Observations of cluster populations in local and high redshift galaxies are vital to inform theoretical and numerical modeling of galaxy formation and evolution that are challenged to link parsec scale physics to inter-galactic scale processes.

From the theoretical perspective, the past years have seen a major effort in developing numerical simulations of galaxy formation and evolution that simultaneously describe the formation and evolution of GCs at high redshift and of YSCs in the local Universe. The impending observational revolution with the arrival of JWST, LSST, and 30-m class telescopes, combined with the recent observations of molecular gas with ALMA and galactic archaeological relics with Gaia, will for the first time allow the demographics of the cluster population predicted by these state-of-the-art numerical simulations to be tested as a function of cosmic time. This comprehensive range of tests is unprecedented and will lead to the most transformational change in our understanding of cluster formation across cosmic history that the field has ever experienced. In order to realise this major step, a number of key developments are necessary, both on the theoretical and observational fronts.

  1. 1.

    Numerical simulations of galaxy formation must include an accurate description of the cold ISM. The descriptions of cluster formation and evolution must account for the expected environmental dependences of these processes, and include a model for cluster disruption by tidal shocks. Suites of such simulations must cover a sufficiently large number of galaxies to probe how these processes and the resulting cluster demographics depend on the formation and assembly history of the host galaxy. Finally, in order to fully develop our understanding of tidal-shock driven cluster disruption, systematic suites of direct \(N\)-body simulations resolving the collisional stellar dynamics are needed. These should fully map a comprehensive parameter space of shock durations, strengths, and successions.

  2. 2.

    Observational programmes targeted at mapping the properties of proto-GC populations at high redshift with the next generation of telescopes should be allocated sufficient observing time to obtain a comprehensive census of the demographics of the cluster population, measuring the luminosity function, peak masses, and redshift distribution of the young GC population. Simultaneously, deep observations with 30-m class telescopes will be able to detect the brightest GCs at intermediate redshifts, revealing how the correlations between GC population properties (e.g. their numbers and the luminosities of the brightest GCs) and the host galaxy properties (e.g. mass, radius, metallicity) evolve with cosmic time. Finally, galactic archaeological surveys in the Milky Way and other galaxies must develop ways of statistically associating GCs with the enormous richness of fossil stellar streams that will be discovered, and thereby reconstructing the properties (e.g. masses and chemical compositions) of the disrupted galaxies that brought GCs into the halo of the central galaxy.

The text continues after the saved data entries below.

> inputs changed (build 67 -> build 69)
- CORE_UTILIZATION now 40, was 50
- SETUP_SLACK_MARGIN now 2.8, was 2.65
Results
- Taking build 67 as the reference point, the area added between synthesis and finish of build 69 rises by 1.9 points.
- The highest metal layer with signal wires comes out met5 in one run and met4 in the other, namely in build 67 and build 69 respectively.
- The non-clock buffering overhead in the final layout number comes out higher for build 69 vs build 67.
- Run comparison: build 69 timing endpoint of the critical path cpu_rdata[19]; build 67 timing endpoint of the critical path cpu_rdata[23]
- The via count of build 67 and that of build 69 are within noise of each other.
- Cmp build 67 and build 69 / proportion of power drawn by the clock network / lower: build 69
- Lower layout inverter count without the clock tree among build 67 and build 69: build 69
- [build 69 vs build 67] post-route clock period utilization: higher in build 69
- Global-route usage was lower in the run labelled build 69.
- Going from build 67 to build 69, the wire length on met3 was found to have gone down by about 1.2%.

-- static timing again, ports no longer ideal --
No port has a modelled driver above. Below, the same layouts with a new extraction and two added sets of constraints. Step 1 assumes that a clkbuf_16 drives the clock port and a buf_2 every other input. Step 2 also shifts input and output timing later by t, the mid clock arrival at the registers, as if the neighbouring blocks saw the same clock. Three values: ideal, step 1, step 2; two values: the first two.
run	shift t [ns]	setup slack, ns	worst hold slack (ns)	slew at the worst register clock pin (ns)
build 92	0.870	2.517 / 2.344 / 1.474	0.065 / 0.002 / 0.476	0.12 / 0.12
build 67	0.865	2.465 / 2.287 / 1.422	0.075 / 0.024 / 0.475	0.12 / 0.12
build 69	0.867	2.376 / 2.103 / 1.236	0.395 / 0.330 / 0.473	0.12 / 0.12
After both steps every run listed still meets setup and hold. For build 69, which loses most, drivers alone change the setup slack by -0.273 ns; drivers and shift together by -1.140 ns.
Context: an optimization exercise on an open-source flow, tuned for small area, a short achievable clock period and few clock cycles per item. The choices shown serve that exercise and are no tape-out recipe. No functional check of the RTL was part of this run. No activity file was given, so power comes from the tool's default toggle rates.

[design.v]
package mips_pkg;
    typedef logic [31:0] word_t;       
    typedef logic [4:0]  reg_addr_t;   
    localparam int REG_COUNT = 32;     
    localparam logic [5:0] OP_RTYPE = 6'h00;
    localparam logic [5:0] OP_J     = 6'h02;
    localparam logic [5:0] OP_BEQ   = 6'h04;
    localparam logic [5:0] OP_ADDI  = 6'h08;
    localparam logic [5:0] OP_LW    = 6'h23;
    localparam logic [5:0] OP_SW    = 6'h2b;
    localparam logic [5:0] FN_ADD = 6'h20;
    localparam logic [5:0] FN_SUB = 6'h22;
    localparam logic [5:0] FN_AND = 6'h24;
    localparam logic [5:0] FN_OR  = 6'h25;
    localparam logic [5:0] FN_SLT = 6'h2a;
endpackage
`timescale 1ns/1ps
module reg_file
(
    input  logic        clk,
    input  logic        reset,
    input  logic [4:0]  rs_addr,
    input  logic [4:0]  rt_addr,
    input  logic        wr_en,       
    input  logic [4:0]  wr_addr,
    input  logic [31:0] wr_data,
    output logic [31:0] rs_data,
    output logic [31:0] rt_data
);
    logic [31:1][31:0] regs;
    logic [31:1]       valid;
    logic [31:1]       we;
    logic [31:1]       sel_s, sel_t;
    always_comb begin
        for (int i = 1; i < 32; i++) begin
            we[i]    = wr_en && (wr_addr == 5'(i));
            sel_s[i] = valid[i] && (rs_addr == 5'(i));
            sel_t[i] = valid[i] && (rt_addr == 5'(i));
        end
    end
    always_ff @(posedge clk) begin
        for (int i = 1; i < 32; i++) begin
            if (we[i]) regs[i] <= wr_data;
        end
    end
    always_ff @(posedge clk) begin
        if (reset) valid <= '0;
        else       valid <= valid | we;
    end
    always_comb begin
        rs_data = '0;
        rt_data = '0;
        for (int i = 1; i < 32; i++) begin
            rs_data = rs_data | ({32{sel_s[i]}} & regs[i]);
            rt_data = rt_data | ({32{sel_t[i]}} & regs[i]);
        end
    end
endmodule
From an optimization exercise on the open Yosys and OpenROAD flow, aimed at small area; shortcuts taken in it are not production practice.
Function was checked by simulation only, so behaviour that the tests miss may differ from the original.
Power is estimated from default activity; no workload was simulated.

## flow/run.sh

```bash
#!/bin/bash
# Own layout flow: the standard synthesis unchanged, then the standard ORFS steps with
# minimum-size port buffers and a clock tree built from fewer, larger sink clusters.
set -euo pipefail
bash standard.sh synth > synth.log 2>&1
bash standard.sh \
  "BUFFER_PORTS_ARGS=-buffer_cell sky130_fd_sc_hd__buf_1" \
  "CTS_ARGS=-sink_clustering_enable -repair_clock_nets -dont_use_dummy_load -buf_list {sky130_fd_sc_hd__clkbuf_8 sky130_fd_sc_hd__clkbuf_16} -sink_clustering_size 30 -sink_clustering_max_diameter 80" \
  finish > layout.log 2>&1
```

## standard.sh

```bash
#!/bin/bash
# synth_recipe.tcl (not shown) runs the flow's synth.tcl, then flattens the netlist and writes it again
# the make line also repeats each setting of config.mk as NAME=value (left out here)
make -C /OpenROAD-flow-scripts/flow DESIGN_CONFIG=/design/flow/config.mk WORK_HOME=/design/flow/orfs CLKGATE_MAP_FILE= SYNTH_SCRIPT=/design/flow/synth_recipe.tcl "${@:-finish}"
```

## config.mk

```make
export PLATFORM = sky130hd
export DESIGN_NAME = fu_complete_arbiter
export DESIGN_NICKNAME = fu_complete_arbiter
export VERILOG_FILES = /design/flow/design.v
export SDC_FILE = /design/flow/constraint.sdc
export NUM_CORES = 4
export LEC_CHECK = 0
export CAP_MARGIN = 20
export CORE_MARGIN = 2
export CORE_UTILIZATION = 55
export PLACE_DENSITY = 0.65
export SLEW_MARGIN = 20
```

## constraint.sdc

```tcl
create_clock -name core_clock -period 5.0 [get_ports {clk}]
set_input_delay 1.0000 -clock core_clock [delete_from_list [all_inputs] [get_ports {clk}]]
set_output_delay 1.0000 -clock core_clock [all_outputs]
set_load 0.01 [all_outputs]
```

By connecting the above developments, the field will achieve a step-change in our understanding of cluster formation and evolution throughout cosmic history. In particular:

  1. 1.

    We will have a complete picture of the physics driving the cluster demographics as a function of cosmic time and environment.

  2. 2.

    We will be considerably closer to uncovering the intricate connection between stellar cluster populations and their host galaxies.

  3. 3.

    We will be able to use cluster populations as the fossils revealing the formation and assembly histories of galaxies.

HST brought about a true revolution in studies of stellar cluster populations, both young and old. While a much wider range of telescopes is necessary to make the next major step, and this will require a much closer connection to theoretical models than has been common practice in the past, this holistic approach will hopefully make the impact on our understanding of cluster formation and evolution even greater.